### src/rtl/apx_pkg.sv
// Package: shared field layout, reset values and decoded configuration
// types of the audio port crossbar. Assumes selector fields of 3 bits, so
// at most seven ports (value 7 means "no source").
package apx_pkg;

    localparam int REG_W  = 32;
    localparam int SEL_W  = 3;
    localparam int MASK_W = 7;
    localparam int EXT_W  = 2 ** SEL_W;

    localparam logic [REG_W-1:0] CTRL_RST  = 32'h8000_0000;
    localparam logic [REG_W-1:0] DATA_RST  = 32'h0000_0000;
    localparam logic [REG_W-1:0] CTRL_IMPL = 32'h9F1F_1F1F;
    localparam logic [REG_W-1:0] DATA_IMPL = 32'h0000_7F77;
    localparam int               CLR_BIT   = 31;

    typedef enum logic [1:0] {
        MODE_NORMAL = 2'd0,
        MODE_INTNET = 2'd1,
        MODE_BUSNET = 2'd2,
        MODE_RSVD   = 2'd3
    } mode_e;

    typedef struct packed {
        logic [SEL_W-1:0] src;
        logic             from_rx;
        logic             drive;
    } sig_sel_t;

    typedef struct packed {
        sig_sel_t          tclk;
        sig_sel_t          tfs;
        sig_sel_t          rclk;
        sig_sel_t          rfs;
        logic              shared;
        logic [SEL_W-1:0]  rxd_src;
        mode_e             mode;
        logic              swap;
        logic [MASK_W-1:0] mask;
    } port_cfg_t;

    // Unpacks one 5-bit selector field starting at bit offset base.
    function automatic sig_sel_t unpack_sel(logic [REG_W-1:0] w, int base);
        sig_sel_t s;
        s.src     = w[base +: SEL_W];
        s.from_rx = w[base + 3];
        s.drive   = w[base + 4];
        return s;
    endfunction

    // Turns the two stored words of a port into its routing configuration.
    function automatic port_cfg_t decode(logic [REG_W-1:0] ctrl, logic [REG_W-1:0] data);
        port_cfg_t c;
        c.tclk    = unpack_sel(ctrl, 0);
        c.tfs     = unpack_sel(ctrl, 8);
        c.rclk    = unpack_sel(ctrl, 16);
        c.rfs     = unpack_sel(ctrl, 24);
        c.shared  = ctrl[31];
        c.rxd_src = data[2:0];
        c.mode    = mode_e'(data[5:4]);
        c.swap    = data[6];
        c.mask    = data[14:8];
        return c;
    endfunction

endpackage

### src/rtl/apx_cfg_regs.sv
// Register file: two words per port, written and read over a simple
// strobe bus. Assumes address = 2*port + word; addresses beyond the last
// port are dead. A data-word write with the clear bit set restores both
// words of that port to their reset values.
module apx_cfg_regs
    import apx_pkg::*;
#(
    parameter int NPORTS = 7,
    parameter int AW     = 4
) (
    input  logic                          clk,
    input  logic                          rst_n,
    input  logic                          cfg_wr,
    input  logic                          cfg_rd,
    input  logic [AW-1:0]                 cfg_addr,
    input  logic [REG_W-1:0]              cfg_wdata,
    output logic [REG_W-1:0]              cfg_rdata,
    output logic [NPORTS-1:0][REG_W-1:0]  ctrl_q,
    output logic [NPORTS-1:0][REG_W-1:0]  data_q
);

    localparam int PW = AW - 1;

    logic [PW-1:0] addr_port;
    logic          addr_word;
    logic          addr_valid;

    assign addr_port  = cfg_addr[AW-1:1];
    assign addr_word  = cfg_addr[0];
    assign addr_valid = (int'(addr_port) < NPORTS);

    for (genvar p = 0; p < NPORTS; p++) begin : g_port
        logic hit;
        assign hit = cfg_wr && (int'(addr_port) == p);

        // Holds the two words of port p; clear command resets both.
        always_ff @(posedge clk) begin
            if (!rst_n) begin
                ctrl_q[p] <= CTRL_RST;
                data_q[p] <= DATA_RST;
            end else if (hit && addr_word && cfg_wdata[CLR_BIT]) begin
                ctrl_q[p] <= CTRL_RST;
                data_q[p] <= DATA_RST;
            end else if (hit && addr_word) begin
                data_q[p] <= cfg_wdata & DATA_IMPL;
            end else if (hit) begin
                ctrl_q[p] <= cfg_wdata & CTRL_IMPL;
            end
        end
    end

    logic [REG_W-1:0] rd_mux;

    // Selects the addressed word, or zero for a dead address.
    always_comb begin
        rd_mux = '0;
        for (int p = 0; p < NPORTS; p++) begin
            if (addr_valid && int'(addr_port) == p)
                rd_mux = addr_word ? data_q[p] : ctrl_q[p];
        end
    end

    // Captures read data one cycle after the strobe and holds it.
    always_ff @(posedge clk) begin
        if (!rst_n)
            cfg_rdata <= '0;
        else if (cfg_rd)
            cfg_rdata <= rd_mux;
    end

endmodule

### src/rtl/apx_clk_route.sv
// Clock and frame-sync router: for every port, picks the pad input of a
// source port (receive or transmit side) for each of the four timing
// signals. In shared-clock mode the receive pair follows the transmit
// selectors. Assumes pad inputs are the observed pin values.
module apx_clk_route
    import apx_pkg::*;
#(
    parameter int NPORTS = 7
) (
    input  port_cfg_t [NPORTS-1:0] cfg,
    input  logic [NPORTS-1:0]      tclk_in,
    input  logic [NPORTS-1:0]      tfs_in,
    input  logic [NPORTS-1:0]      rclk_in,
    input  logic [NPORTS-1:0]      rfs_in,
    output logic [NPORTS-1:0]      tclk_out,
    output logic [NPORTS-1:0]      tfs_out,
    output logic [NPORTS-1:0]      rclk_out,
    output logic [NPORTS-1:0]      rfs_out,
    output logic [NPORTS-1:0]      tclk_oe,
    output logic [NPORTS-1:0]      tfs_oe,
    output logic [NPORTS-1:0]      rclk_oe,
    output logic [NPORTS-1:0]      rfs_oe
);

    logic [EXT_W-1:0] tclk_x, tfs_x, rclk_x, rfs_x;

    // Pads the input vectors so an unused source index reads 0.
    always_comb begin
        tclk_x = '0;
        tfs_x  = '0;
        rclk_x = '0;
        rfs_x  = '0;
        tclk_x[NPORTS-1:0] = tclk_in;
        tfs_x[NPORTS-1:0]  = tfs_in;
        rclk_x[NPORTS-1:0] = rclk_in;
        rfs_x[NPORTS-1:0]  = rfs_in;
    end

    function automatic logic pick(sig_sel_t s, logic [EXT_W-1:0] txv, logic [EXT_W-1:0] rxv);
        return s.from_rx ? rxv[s.src] : txv[s.src];
    endfunction

    for (genvar p = 0; p < NPORTS; p++) begin : g_port
        sig_sel_t rclk_sel, rfs_sel;

        // Chooses the receive-side selectors according to shared-clock mode.
        always_comb begin
            rclk_sel = cfg[p].shared ? cfg[p].tclk : cfg[p].rclk;
            rfs_sel  = cfg[p].shared ? cfg[p].tfs  : cfg[p].rfs;
        end

        // Drives the routed values and the per-signal enables.
        always_comb begin
            tclk_out[p] = pick(cfg[p].tclk, tclk_x, rclk_x);
            tfs_out[p]  = pick(cfg[p].tfs,  tfs_x,  rfs_x);
            rclk_out[p] = pick(rclk_sel,    tclk_x, rclk_x);
            rfs_out[p]  = pick(rfs_sel,     tfs_x,  rfs_x);
            tclk_oe[p]  = cfg[p].tclk.drive;
            tfs_oe[p]   = cfg[p].tfs.drive;
            rclk_oe[p]  = cfg[p].rclk.drive;
            rfs_oe[p]   = cfg[p].rfs.drive;
        end
    end

endmodule

### src/rtl/apx_data_route.sv
// Data router: derives each port's transmit data from its pins (swap
// aware), builds its receive data by mode (direct source, masked AND or
// bus AND) and places it on the pin not used for transmit. An empty AND
// yields the idle level 1.
module apx_data_route
    import apx_pkg::*;
#(
    parameter int NPORTS = 7
) (
    input  port_cfg_t [NPORTS-1:0] cfg,
    input  logic [NPORTS-1:0]      pin_a_in,
    input  logic [NPORTS-1:0]      pin_b_in,
    output logic [NPORTS-1:0]      pin_a_out,
    output logic [NPORTS-1:0]      pin_a_oe,
    output logic [NPORTS-1:0]      pin_b_out,
    output logic [NPORTS-1:0]      pin_b_oe
);

    logic [NPORTS-1:0] txd;
    logic [EXT_W-1:0]  txd_x;
    logic [NPORTS-1:0] rxd;
    logic [NPORTS-1:0] in_bus;

    // Collects transmit data from the pin each port uses for it.
    always_comb begin
        for (int j = 0; j < NPORTS; j++) begin
            txd[j]    = cfg[j].swap ? pin_b_in[j] : pin_a_in[j];
            in_bus[j] = (cfg[j].mode == MODE_BUSNET);
        end
        txd_x = '1;
        txd_x[NPORTS-1:0] = txd;
    end

    for (genvar p = 0; p < NPORTS; p++) begin : g_port
        logic net_and, bus_and, direct;

        // Reduces the masked and the bus-member data lines for port p.
        always_comb begin
            net_and = 1'b1;
            bus_and = 1'b1;
            for (int j = 0; j < NPORTS; j++) begin
                if (!cfg[p].mask[j])
                    net_and = net_and & txd[j];
                if (j != p && in_bus[j])
                    bus_and = bus_and & txd[j];
            end
            direct = txd_x[cfg[p].rxd_src];
        end

        // Picks the receive data by mode; reserved mode acts as normal.
        always_comb begin
            unique case (cfg[p].mode)
                MODE_INTNET: rxd[p] = net_and;
                MODE_BUSNET: rxd[p] = bus_and;
                default:     rxd[p] = direct;
            endcase
        end

        // Places receive data on the pin opposite the transmit pin.
        always_comb begin
            pin_a_out[p] = rxd[p];
            pin_b_out[p] = rxd[p];
            pin_a_oe[p]  = cfg[p].swap;
            pin_b_oe[p]  = !cfg[p].swap;
        end
    end

endmodule

### src/rtl/audio_port_xbar.sv
// Top of the audio port crossbar: register file plus combinational
// clock/frame-sync and data routers. Assumes NPORTS <= 7 (3-bit source
// fields) and pads/tristate buffers outside the block.
module audio_port_xbar
    import apx_pkg::*;
#(
    parameter int NPORTS = 7,
    localparam int AW    = $clog2(2 * NPORTS)
) (
    input  logic                 clk,
    input  logic                 rst_n,
    input  logic                 cfg_wr,
    input  logic                 cfg_rd,
    input  logic [AW-1:0]        cfg_addr,
    input  logic [REG_W-1:0]     cfg_wdata,
    output logic [REG_W-1:0]     cfg_rdata,
    input  logic [NPORTS-1:0]    tclk_in,
    output logic [NPORTS-1:0]    tclk_out,
    output logic [NPORTS-1:0]    tclk_oe,
    input  logic [NPORTS-1:0]    tfs_in,
    output logic [NPORTS-1:0]    tfs_out,
    output logic [NPORTS-1:0]    tfs_oe,
    input  logic [NPORTS-1:0]    rclk_in,
    output logic [NPORTS-1:0]    rclk_out,
    output logic [NPORTS-1:0]    rclk_oe,
    input  logic [NPORTS-1:0]    rfs_in,
    output logic [NPORTS-1:0]    rfs_out,
    output logic [NPORTS-1:0]    rfs_oe,
    input  logic [NPORTS-1:0]    pin_a_in,
    output logic [NPORTS-1:0]    pin_a_out,
    output logic [NPORTS-1:0]    pin_a_oe,
    input  logic [NPORTS-1:0]    pin_b_in,
    output logic [NPORTS-1:0]    pin_b_out,
    output logic [NPORTS-1:0]    pin_b_oe
);

    logic [NPORTS-1:0][REG_W-1:0] ctrl_q;
    logic [NPORTS-1:0][REG_W-1:0] data_q;
    port_cfg_t [NPORTS-1:0]       cfg;

    apx_cfg_regs #(.NPORTS(NPORTS), .AW(AW)) u_regs (
        .clk       (clk),
        .rst_n     (rst_n),
        .cfg_wr    (cfg_wr),
        .cfg_rd    (cfg_rd),
        .cfg_addr  (cfg_addr),
        .cfg_wdata (cfg_wdata),
        .cfg_rdata (cfg_rdata),
        .ctrl_q    (ctrl_q),
        .data_q    (data_q)
    );

    for (genvar p = 0; p < NPORTS; p++) begin : g_dec
        // Decodes the stored words of port p into routing fields.
        always_comb cfg[p] = decode(ctrl_q[p], data_q[p]);
    end

    apx_clk_route #(.NPORTS(NPORTS)) u_clk (
        .cfg      (cfg),
        .tclk_in  (tclk_in),
        .tfs_in   (tfs_in),
        .rclk_in  (rclk_in),
        .rfs_in   (rfs_in),
        .tclk_out (tclk_out),
        .tfs_out  (tfs_out),
        .rclk_out (rclk_out),
        .rfs_out  (rfs_out),
        .tclk_oe  (tclk_oe),
        .tfs_oe   (tfs_oe),
        .rclk_oe  (rclk_oe),
        .rfs_oe   (rfs_oe)
    );

    apx_data_route #(.NPORTS(NPORTS)) u_data (
        .cfg       (cfg),
        .pin_a_in  (pin_a_in),
        .pin_b_in  (pin_b_in),
        .pin_a_out (pin_a_out),
        .pin_a_oe  (pin_a_oe),
        .pin_b_out (pin_b_out),
        .pin_b_oe  (pin_b_oe)
    );

endmodule

### config.mk
export PLATFORM = sky130hd
export DESIGN_NAME = audio_port_xbar
export DESIGN_NICKNAME = d
export VERILOG_FILES = /design/src/rtl/apx_pkg.sv /design/src/rtl/apx_cfg_regs.sv /design/src/rtl/apx_clk_route.sv /design/src/rtl/apx_data_route.sv /design/src/rtl/audio_port_xbar.sv
export SDC_FILE = /design/constraint.sdc
export NUM_CORES = 1
export LEC_CHECK = 0
export BUFFER_PORTS_ARGS = -buffer_cell sky130_fd_sc_hd__buf_4
export CAP_MARGIN = 20
export CORE_MARGIN = 8
export CORE_UTILIZATION = 60
export CTS_CLUSTER_SIZE = 14
export DETAILED_ROUTE_END_ITERATION = 16
export PLACE_DENSITY = 0.82
export SETUP_SLACK_MARGIN = 0.1
export SLEW_MARGIN = 10
export SYNTH_ARGS = -nofsm -noshare
export SYNTH_HDL_FRONTEND = slang
export SYNTH_SLANG_ARGS = --single-unit
### constraint.sdc
create_clock -name clk -period 2.4 [get_ports clk]
set_clock_uncertainty 0.1 [all_clocks]
set_input_delay 0.48 -clock clk [delete_from_list [all_inputs] [get_ports clk]]
set_output_delay 0.48 -clock clk [all_outputs]
set_load 0.01 [all_outputs]
==> results.py <==
metrics = {
    "drt": {
        "final_antenna_net_count": 0,
        "first_pass_iters": 7,
        "drtIter0Drc": 2860,
        "drc_errors": 0,
        "wire_per_inst_um": 26.2,
        "routed_wirelength_um": 68800,
        "num_vias": 17869,
        "viasPerCell": 6.79,
    },
    "sta": {
        "grt_setup_unrepaired": "true",
        "setup_tns_ns": -15.74,
        "hold_viol": 0,
        "max_slew_margin": 0.582,
        "fin_ws_ns": -0.847,
        "fmax_mhz": 308,
        "period_share": 1.35,
        "setup_viol": 42,
        "maxSlewViolCount": 0,
        "min_period_ns": 3.25,
        "tightestPinTransition_ns": 0.626,
    },
    "cells_and_area": {
        "antennaDiodeCount": 0,
        "n_fill_cell": 1978,
        "final_common_cell": "nand2_1",
        "regArea_sq_um": 5380,
        "mostFrequentLayoutCells": "489 x nand2_1, 361 x buf_4, 260 x a21oi_1, 223 x dfxtp_1, 196 x mux2i_1",
        "syn2layout_area_growth_pct": 24.4,
        "fin_nets": 2327,
        "final_util": 0.759,
        "drive_above_1_share": 0.302,
        "multi_input_area_sq_um": 10700,
    },
    "placement": {
        "place.gp.congestion": 1.02,
        "dp_hpwl_um": 47100,
        "io_buffer_count": 183,
    },
    "setup_path": {
        "crit_chain": "buf_12 -> mux2i_4 -> buf_4 -> mux2i_1 -> o21ai_0 -> nand2_1 -> a21oi_2 -> buf_4",
        "cp-start-kind": "flop",
        "cpPeakStageDelay_ns": 0.46,
        "path_class": "flop to primary output",
        "cp.required_ns": 1.82,
        "critPathSlowestCell": "o21ai_0",
        "cp_common_cell": "buf_4",
        "cp-end-kind": "primary output",
        "crit_arrival_ns": 2.67,
        "cp_max_fo": 4,
        "critPathLaunch": "u_regs.ctrl_q[223]$_SDFFE_PP1P_",
        "r2r-start": "u_regs.ctrl_q[127]$_SDFFE_PP1P_",
    },
    "yosys": {
        "synth_warnings": 0,
        "yosysTopAreaCellShare": 0.310,
        "synthCells": 2016,
        "yosys.area.top_type": "dfxtp_1",
        "ys_types": 56,
        "synth_area_leaders": "dfxtp_1 31%, mux4_2 12%, mux2i_1 12%, nand2_1 11%, a21oi_1 8.0%",
        "synth_flop_cell": "dfxtp_1",
        "synth-edff-count": 0,
        "avgSynthCellArea_sq_um": 8.43,
        "synthArstFlopShare": 0,
        "ys_seq_area_frac": 0.310,
        "synth_seq_cells": 263,
        "synth_area_sq_um": 17000,
    },
    "die": {
        "dieArea_sq_um": 34000,
        "die_h_um": 184,
        "ios": 198,
        "design.core.area_sq_um": 27900,
        "die_x_um": 184,
        "initial_core_util": 0.610,
        "std_cell_rows": 61,
    },
    "grt": {
        "grt_max_degree": 34,
        "antenna_found_initial": 0,
        "overflow": 0,
        "first_global_vias": 17597,
        "gr-usage-all-layers": 0.391,
        "grt_pass1_wl_um": 103000,
    },
    "clock_network": {
        "cts_tree": "yes",
        "cts_buffer_depth": 3,
        "clk_latency_ns": 0.56,
        "clk_pin_slew_ns": 0.07,
        "cts_buffers": 29,
        "cts_root_buf": "clkbuf_16",
        "hold_buffers": 0,
        "htree_levels": 1,
        "cts_sinks": 263,
    },
    "power": {
        "p_leak_nw": 8.13,
        "irDropWorstVdd_mv": 0.532,
        "fin_total_pwr_w": 0.0112,
        "powerDensity_nw_per_um2": 529,
    },
    "worst_hold_path": {
        "hp-class": "primary input to flop",
        "hold_start": "cfg_wdata[25]",
    },
    "run_status": {
        "status": "finished with violations",
        "violations": "negative setup slack",
    },
    "run": {
        "cap_viol_max_count": 0,
    },
}
-- state kept, by name (all words and copies together) (netlist names) --
register,count
u_regs.ctrl_q,147
u_regs.data_q,91
u_regs.cfg_rdata,25
-- final timing paths --
kind | to | slack, ns | depth (start not counted)
worst max-delay path | rfs_out[6] | -0.85 | 8
worst max register to register | u_regs.cfg_rdata[31]$_SDFFE_PN0P_ | 0.50 | 5
worst min-delay path | u_regs.ctrl_q[185]$_SDFFE_PP0P_ | 0.12 | 3
worst min register to register | u_regs.ctrl_q[145]$_SDFFE_PP0P_ | 0.37 | 2
-- cell usage after synthesis, types with 3 or more instances --
cell	instances
nand2_1	489
a21oi_1	272
dfxtp_1	263
mux2i_1	209
clkbuf_1	95
mux4_2	94
o21ai_0	87
buf_4	75
buf_2	53
nor2_1	53
nand3b_1	30
inv_1	26
o22ai_1	26
nor2b_1	23
mux2_2	21
nand3_1	17
o211ai_1	16
ha_1	14
nand4_1	14
a221oi_1	10
a311oi_1	9
o221ai_1	9
a211oi_1	8
a221o_1	8
a22oi_1	8
nand2b_1	8
o2bb2ai_1	8
a2bb2oi_1	7
and2_1	7
a31oi_1	6
and3_1	5
buf_1	5
nor2_2	5
mux2i_4	4
buf_6	3
-- cells by family (layout without fill, tap and decap cells) --
| kind of cell | after synthesis | count (layout) | share of synthesized area |
|---|---|---|---|
| compound gates | 481 | 481 | 0.162 |
| fa+ha+maj | 14 | 14 | 0.0103 |
| buf+inv | 259 | 489 | 0.0797 |
| flops | 263 | 263 | 0.310 |
| mux | 330 | 330 | 0.269 |
| other cells | 1 | 7 | 0.000221 |
| simple gates | 668 | 668 | 0.169 |
-- worst max-delay path, delay by kind of cell, from the launching register on --
family	cells	cell delay (ns)
buffers and inverters	3	0.47
multiplexers	2	0.35
flip-flops	1	0.40
AND/OR/NAND/NOR	1	0.17
AO/OA/AOI/OAI	2	0.71
-- through the flow --
| step | instances | hold WS (ns) | worst slack, ns | cell area [sq um] |
|---|---|---|---|---|
| finish | 2630 | 0.124 | -0.847 | 21100 |
| global route | 2630 | 0.126 | -0.989 | 21100 |
| global placement | 2544 | 0.356 | -0.210 | 19300 |
| detailed placement | 2544 | 0.362 | -0.202 | 19300 |
| CTS | 2621 | 0.110 | -0.537 | 20900 |
| floorplan | 2022 | 0.343 | 0.108 | 17000 |
-- layer usage --
| layer | vias to the layer above | GRT usage | wire length (um) |
|---|---|---|---|
| met5 | - | 0.0148 | 69 |
| met3 | 404 | 0.115 | 10100 |
| met2 | 1549 | 0.612 | 30500 |
| met4 | 2 | 0.209 | 4450 |
| li1 | 7574 | - | - |
| met1 | 8340 | 0.480 | 23700 |
-- power by group --
| group | internal, W | switching (W) | leakage [nW] |
|---|---|---|---|
| Sequential | 0.00441 | 0.0000832 | 2.15 |
| Combinational | 0.000724 | 0.000992 | 5.47 |
| Clock | 0.00303 | 0.00194 | 0.512 |
-- what timing repair did --
| item | in CTS | in global routing |
|---|---|---|
| gates resized for setup | 126 | 46 |
| endpoints found under the setup margin | 42 | 42 |
| buffers inserted | 25 | 9 |
| pin swaps | 17 | 11 |
-- final cells by class --
class / count / share of cell area
clock buffer: 35 / 0.0364
tap: 378 / 0.0224
inverter: 27 / 0.00480
multi-input combinational: 1500 / 0.507
timing repair buffer: 410 / 0.162
clock inverter: 17 / 0.0128
sequential: 263 / 0.254
Power figures use the tool's default switching activity.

════

▶ WORK TO COMPLETE:
Pick each line holding "dead" out of the entries above and return it.

▶ ANSWER:
// port are dead. A data-word write with the clear bit set restores both
    // Selects the addressed word, or zero for a dead address.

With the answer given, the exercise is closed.